* _What this task involves_:
Your result will be the set of lines with "global", copied from the material below.

[[ Source data, beginning ]]

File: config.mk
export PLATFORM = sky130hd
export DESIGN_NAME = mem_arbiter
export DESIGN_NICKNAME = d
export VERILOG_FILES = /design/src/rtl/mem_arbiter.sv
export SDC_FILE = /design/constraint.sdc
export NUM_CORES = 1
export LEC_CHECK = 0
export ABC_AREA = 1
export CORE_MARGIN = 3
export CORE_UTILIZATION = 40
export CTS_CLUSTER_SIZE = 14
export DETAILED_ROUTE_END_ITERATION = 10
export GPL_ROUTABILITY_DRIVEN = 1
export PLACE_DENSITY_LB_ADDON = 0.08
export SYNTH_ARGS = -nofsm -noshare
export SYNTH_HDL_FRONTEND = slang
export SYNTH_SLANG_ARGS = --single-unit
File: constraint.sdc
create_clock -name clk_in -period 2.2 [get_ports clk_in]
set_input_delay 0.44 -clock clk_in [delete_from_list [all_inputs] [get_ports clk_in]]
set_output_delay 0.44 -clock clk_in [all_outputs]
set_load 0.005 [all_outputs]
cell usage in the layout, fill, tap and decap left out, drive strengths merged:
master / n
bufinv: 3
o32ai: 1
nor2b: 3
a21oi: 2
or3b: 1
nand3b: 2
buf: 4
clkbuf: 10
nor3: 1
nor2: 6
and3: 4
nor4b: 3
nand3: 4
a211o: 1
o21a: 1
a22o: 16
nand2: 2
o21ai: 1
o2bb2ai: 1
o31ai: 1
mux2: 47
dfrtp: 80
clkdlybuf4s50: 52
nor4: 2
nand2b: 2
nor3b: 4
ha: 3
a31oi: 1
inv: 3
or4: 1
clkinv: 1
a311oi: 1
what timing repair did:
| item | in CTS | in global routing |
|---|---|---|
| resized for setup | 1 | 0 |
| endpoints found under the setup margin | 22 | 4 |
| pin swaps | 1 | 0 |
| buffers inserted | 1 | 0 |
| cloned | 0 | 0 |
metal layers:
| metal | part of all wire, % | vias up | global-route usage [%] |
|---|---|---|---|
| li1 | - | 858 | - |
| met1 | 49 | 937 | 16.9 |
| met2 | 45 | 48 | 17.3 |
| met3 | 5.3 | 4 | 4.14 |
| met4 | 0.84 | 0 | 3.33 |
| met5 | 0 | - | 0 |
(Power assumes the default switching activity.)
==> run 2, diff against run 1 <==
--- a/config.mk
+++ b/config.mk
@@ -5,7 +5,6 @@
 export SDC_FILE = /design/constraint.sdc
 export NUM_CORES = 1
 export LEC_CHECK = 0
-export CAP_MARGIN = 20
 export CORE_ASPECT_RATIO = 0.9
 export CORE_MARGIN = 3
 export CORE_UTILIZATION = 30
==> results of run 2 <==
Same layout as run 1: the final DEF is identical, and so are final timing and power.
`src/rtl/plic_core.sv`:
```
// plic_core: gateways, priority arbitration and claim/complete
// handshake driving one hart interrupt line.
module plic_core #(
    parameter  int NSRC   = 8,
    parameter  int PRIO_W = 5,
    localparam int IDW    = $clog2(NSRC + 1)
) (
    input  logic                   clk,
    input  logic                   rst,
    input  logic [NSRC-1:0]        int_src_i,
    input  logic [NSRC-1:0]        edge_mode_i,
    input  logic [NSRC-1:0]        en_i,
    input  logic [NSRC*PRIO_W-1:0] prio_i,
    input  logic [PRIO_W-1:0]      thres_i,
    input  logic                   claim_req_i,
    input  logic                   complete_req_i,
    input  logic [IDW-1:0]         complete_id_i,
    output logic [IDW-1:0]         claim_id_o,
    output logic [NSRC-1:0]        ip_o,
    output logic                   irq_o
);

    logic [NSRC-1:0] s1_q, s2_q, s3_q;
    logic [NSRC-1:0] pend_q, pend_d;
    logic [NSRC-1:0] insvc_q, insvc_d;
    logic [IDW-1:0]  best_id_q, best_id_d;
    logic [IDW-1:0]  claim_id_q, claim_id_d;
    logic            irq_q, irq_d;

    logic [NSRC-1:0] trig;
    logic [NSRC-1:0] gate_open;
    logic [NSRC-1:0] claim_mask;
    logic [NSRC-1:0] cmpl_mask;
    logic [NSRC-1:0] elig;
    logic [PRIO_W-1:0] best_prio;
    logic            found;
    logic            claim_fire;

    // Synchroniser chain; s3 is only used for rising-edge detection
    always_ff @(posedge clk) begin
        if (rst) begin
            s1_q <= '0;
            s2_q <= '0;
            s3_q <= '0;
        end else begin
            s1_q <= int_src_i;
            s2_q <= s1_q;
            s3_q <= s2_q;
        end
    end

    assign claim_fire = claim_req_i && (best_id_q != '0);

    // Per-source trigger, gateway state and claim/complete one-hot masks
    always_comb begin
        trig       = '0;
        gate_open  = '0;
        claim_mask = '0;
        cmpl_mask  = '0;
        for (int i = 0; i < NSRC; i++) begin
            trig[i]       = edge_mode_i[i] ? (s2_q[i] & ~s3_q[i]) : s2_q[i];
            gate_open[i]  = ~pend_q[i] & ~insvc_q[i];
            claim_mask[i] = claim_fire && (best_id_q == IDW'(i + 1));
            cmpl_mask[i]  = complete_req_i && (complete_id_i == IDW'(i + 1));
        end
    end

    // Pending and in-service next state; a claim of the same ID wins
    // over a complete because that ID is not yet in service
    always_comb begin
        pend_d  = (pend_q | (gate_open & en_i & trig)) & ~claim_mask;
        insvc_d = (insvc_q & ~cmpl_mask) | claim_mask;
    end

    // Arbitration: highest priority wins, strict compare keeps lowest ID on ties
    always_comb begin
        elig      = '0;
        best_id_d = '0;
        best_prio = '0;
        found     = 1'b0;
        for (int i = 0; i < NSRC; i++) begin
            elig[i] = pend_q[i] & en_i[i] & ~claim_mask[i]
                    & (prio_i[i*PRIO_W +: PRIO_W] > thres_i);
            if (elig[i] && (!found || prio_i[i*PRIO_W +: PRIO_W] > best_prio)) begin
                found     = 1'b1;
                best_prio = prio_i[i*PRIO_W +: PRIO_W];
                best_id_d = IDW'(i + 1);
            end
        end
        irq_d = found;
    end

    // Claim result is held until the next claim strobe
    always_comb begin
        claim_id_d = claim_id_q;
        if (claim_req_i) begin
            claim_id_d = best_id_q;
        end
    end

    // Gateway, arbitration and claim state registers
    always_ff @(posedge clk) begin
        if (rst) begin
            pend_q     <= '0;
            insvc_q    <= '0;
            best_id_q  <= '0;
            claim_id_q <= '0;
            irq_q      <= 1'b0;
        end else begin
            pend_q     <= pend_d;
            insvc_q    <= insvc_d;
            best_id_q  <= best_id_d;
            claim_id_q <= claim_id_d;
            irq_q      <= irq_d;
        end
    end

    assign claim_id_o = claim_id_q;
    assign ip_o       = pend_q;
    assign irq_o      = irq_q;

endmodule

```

[[ Source data, end ]]

* _Result_:
| item | in CTS | in global routing |
| metal | part of all wire, % | vias up | global-route usage [%] |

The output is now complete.